Flash Mob Contest
It's been a while since I posted. A long while. I have so many excuses I could toss out, but will choose this one: just completed my second class working with poet extraordinaire, Barbara Henning. I've been busy creating dozens of tiny fictions and prose poems.One of my classmates in the flash class offered up a challenge to enter Flash Mob's contest which will celebrate Flash Fiction Day on June 22, 2013.
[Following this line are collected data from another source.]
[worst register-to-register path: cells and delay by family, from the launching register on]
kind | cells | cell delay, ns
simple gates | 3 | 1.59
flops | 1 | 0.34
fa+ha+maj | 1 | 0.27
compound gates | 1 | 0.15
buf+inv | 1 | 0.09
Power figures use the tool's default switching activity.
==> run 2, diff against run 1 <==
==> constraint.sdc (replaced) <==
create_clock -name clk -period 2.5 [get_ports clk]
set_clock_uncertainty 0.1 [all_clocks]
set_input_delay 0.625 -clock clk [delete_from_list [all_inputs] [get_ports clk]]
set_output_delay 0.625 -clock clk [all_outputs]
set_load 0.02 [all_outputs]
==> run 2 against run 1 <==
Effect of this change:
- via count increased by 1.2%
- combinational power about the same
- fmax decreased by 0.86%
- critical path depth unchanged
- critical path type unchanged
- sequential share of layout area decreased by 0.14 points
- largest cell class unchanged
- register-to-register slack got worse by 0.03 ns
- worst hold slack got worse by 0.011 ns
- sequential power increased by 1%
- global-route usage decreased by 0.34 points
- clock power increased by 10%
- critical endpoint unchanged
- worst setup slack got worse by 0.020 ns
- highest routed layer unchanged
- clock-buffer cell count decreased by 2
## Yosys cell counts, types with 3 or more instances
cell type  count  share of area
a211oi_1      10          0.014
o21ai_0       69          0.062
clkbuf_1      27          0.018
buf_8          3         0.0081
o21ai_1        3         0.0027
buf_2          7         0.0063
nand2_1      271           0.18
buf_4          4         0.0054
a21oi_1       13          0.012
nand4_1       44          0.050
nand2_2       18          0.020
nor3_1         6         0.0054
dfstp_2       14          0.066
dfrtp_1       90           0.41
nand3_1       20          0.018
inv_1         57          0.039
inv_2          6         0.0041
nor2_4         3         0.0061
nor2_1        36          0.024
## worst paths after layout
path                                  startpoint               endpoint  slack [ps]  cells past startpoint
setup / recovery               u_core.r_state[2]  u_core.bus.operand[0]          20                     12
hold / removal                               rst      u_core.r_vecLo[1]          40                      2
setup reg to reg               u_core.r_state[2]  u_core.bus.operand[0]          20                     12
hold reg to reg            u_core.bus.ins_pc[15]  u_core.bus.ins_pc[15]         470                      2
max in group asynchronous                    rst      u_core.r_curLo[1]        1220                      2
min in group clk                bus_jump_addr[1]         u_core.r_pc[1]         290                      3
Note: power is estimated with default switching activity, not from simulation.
===== src/rtl/fifo_sync_pf.sv =====
// Synchronous single-clock FIFO (any DEPTH >= 2) with occupancy count, thresholds and sticky errors.
// Define FIFO_FWFT_EN for first-word fall-through reads; default build uses a registered read port.
module fifo_sync_pf #(
  parameter int DATA_WIDTH      = 32,
  parameter int DEPTH           = 16,
  parameter int ALMOST_FULL_THR = 14,
  parameter int ALMOST_MTY_THR  = 2,
  localparam int CW             = $clog2(DEPTH + 1)
) (
  input  logic                  clk,
  input  logic                  srst,
  input  logic                  wr,
  input  logic [DATA_WIDTH-1:0] data,
  input  logic                  rd,
  output logic [DATA_WIDTH-1:0] q,
  output logic                  q_valid,
  output logic                  full,
  output logic                  almost_full,
  output logic                  mty,
  output logic                  almost_mty,
  output logic [CW-1:0]         count,
  output logic                  overflow,
  output logic                  underflow
);

  localparam int PW = $clog2(DEPTH);

  logic [DATA_WIDTH-1:0] r_mem [DEPTH];
  logic [PW-1:0]         r_wr_ptr;
  logic [PW-1:0]         r_rd_ptr;
  logic [CW-1:0]         r_count;
  logic                  r_full;
  logic                  r_almost_full;
  logic                  r_mty;
  logic                  r_almost_mty;
  logic                  r_overflow;
  logic                  r_underflow;

  logic                  w_wr_acc;
  logic                  w_rd_acc;
  logic [CW-1:0]         w_count_next;

  // Acceptance is judged on the registered flags, so full+wr+rd favours the read
  // and empty+wr+rd favours the write without any extra arbitration.
  assign w_wr_acc     = wr & ~r_full;
  assign w_rd_acc     = rd & ~r_mty;
  assign w_count_next = r_count + CW'(w_wr_acc) - CW'(w_rd_acc);

  always_ff @(posedge clk) begin
    if (w_wr_acc) begin
      r_mem[r_wr_ptr] <= data;
    end
  end

  always_ff @(posedge clk) begin
    if (srst) begin
      r_wr_ptr      <= '0;
      r_rd_ptr      <= '0;
      r_count       <= '0;
      r_full        <= 1'b0;
      r_almost_full <= 1'b0;
      r_mty         <= 1'b1;
      r_almost_mty  <= 1'b1;
      r_overflow    <= 1'b0;
      r_underflow   <= 1'b0;
    end else begin
      if (w_wr_acc) begin
        r_wr_ptr <= (r_wr_ptr == PW'(DEPTH - 1)) ? '0 : r_wr_ptr + 1'b1;
      end
      if (w_rd_acc) begin
        r_rd_ptr <= (r_rd_ptr == PW'(DEPTH - 1)) ? '0 : r_rd_ptr + 1'b1;
      end
      r_count       <= w_count_next;
      r_full        <= (w_count_next == CW'(DEPTH));
      r_almost_full <= (w_count_next >= CW'(ALMOST_FULL_THR));
      r_mty         <= (w_count_next == '0);
      r_almost_mty  <= (w_count_next <= CW'(ALMOST_MTY_THR));
      if (wr & r_full) begin
        r_overflow <= 1'b1;
      end
      if (rd & r_mty) begin
        r_underflow <= 1'b1;
      end
    end
  end

`ifdef FIFO_FWFT_EN
  assign q       = r_mem[r_rd_ptr];
  assign q_valid = ~r_mty;
`else
  logic [DATA_WIDTH-1:0] r_q;
  logic                  r_q_valid;

  always_ff @(posedge clk) begin
    if (srst) begin
      r_q       <= '0;
      r_q_valid <= 1'b0;
    end else begin
      r_q_valid <= w_rd_acc;
      if (w_rd_acc) begin
        r_q <= r_mem[r_rd_ptr];
      end
    end
  end

  assign q       = r_q;
  assign q_valid = r_q_valid;
`endif

  assign full        = r_full;
  assign almost_full = r_almost_full;
  assign mty         = r_mty;
  assign almost_mty  = r_almost_mty;
  assign count       = r_count;
  assign overflow    = r_overflow;
  assign underflow   = r_underflow;

endmodule


===== config.mk =====
export PLATFORM = sky130hd
export DESIGN_NAME = fifo_sync_pf
export DESIGN_NICKNAME = d
export VERILOG_FILES = /design/src/rtl/fifo_sync_pf.sv
export SDC_FILE = /design/constraint.sdc
export NUM_CORES = 1
export LEC_CHECK = 0
export ABC_AREA = 1
export BUFFER_PORTS_ARGS = -buffer_cell sky130_fd_sc_hd__buf_2
export CELL_PAD_IN_SITES_DETAIL_PLACEMENT = 1
export CELL_PAD_IN_SITES_GLOBAL_PLACEMENT = 1
export CORE_MARGIN = 1
export CORE_UTILIZATION = 40
export CTS_CLUSTER_DIAMETER = 50
export DETAILED_ROUTE_END_ITERATION = 16
export GPL_TIMING_DRIVEN = 1
export HOLD_SLACK_MARGIN = 0.12
export PLACE_DENSITY_LB_ADDON = 0.1
export SLEW_MARGIN = 20
export SYNTH_ARGS = -nofsm -noshare
export SYNTH_HDL_FRONTEND = slang
export SYNTH_SLANG_ARGS = --single-unit

===== constraint.sdc =====
create_clock -name clk -period 4.92 [get_ports clk]
set_input_delay 0.492 -clock clk [delete_from_list [all_inputs] [get_ports clk]]
set_output_delay 0.492 -clock clk [all_outputs]
set_load 0.01 [all_outputs]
What is flash fiction, you ask? Tiny stories (with a beginning, middle and end) that strive to be brief. As I tend to write pieces between 400 and 600 words, it's a favorite of mine. This contest is for stories under 300 words and must be posted to your blog. My piece comes in at 286 words. Wish me luck!
Peace to all.
JLG
Here it is:
Jack Sits and Smokes
286 words
Jack Kerouac is smoking on the back porch, staring at a broken
cement table and three benches in the yard. Well, he’s not really Kerouac, but a
look-alike with tousled hair and scruffy shadow on his face. Aviator sunglasses
grace his nose even though the sun hasn’t quite risen and he’s leaning against
a rotted wooden rail with his khaki pant legs crossed.
The screen door slams shut and a plump young woman pops out
of the drab grey house. Her jeans are so tight that a roll of alabaster escapes
at her waist. Her lips are painted hussy red and her thick inky hair is a nest
of mess.
‘Whatcha gonna do
about it? Huh, Jack?’ the plump woman asks, pointing at the pile of rounded
rubble in the leaf-covered yard.
‘Sort of reminds me of
a miniature stone henge,’ he says, taking another puff. ‘Maybe if we leave it there long enough the
pagans will start having rituals here.’
‘Don’t even TRY to be
funny,’ she hisses. An orange tabby cries and then leaps from bushy ferns that
border the house onto a window air conditioning unit. The rusted unit rattles
and sputters, dripping water on the woman’s bare feet.
‘And that’s another
thing,’ she says, ‘when are we
getting central air and heat? You promised more than all this shit. Huh, Jack?’
When he doesn’t respond, she stomps back inside her drab
grey house. Jack pulls out a pack of
cigarettes from the front pocket of his rumpled plaid shirt, lights up another
stick and walks over to the pile of cement. He motions to the cat. ‘Here,
kitty, kitty.’
It’s Sunday morning
and fake Jack Kerouac sits on his ass and smokes.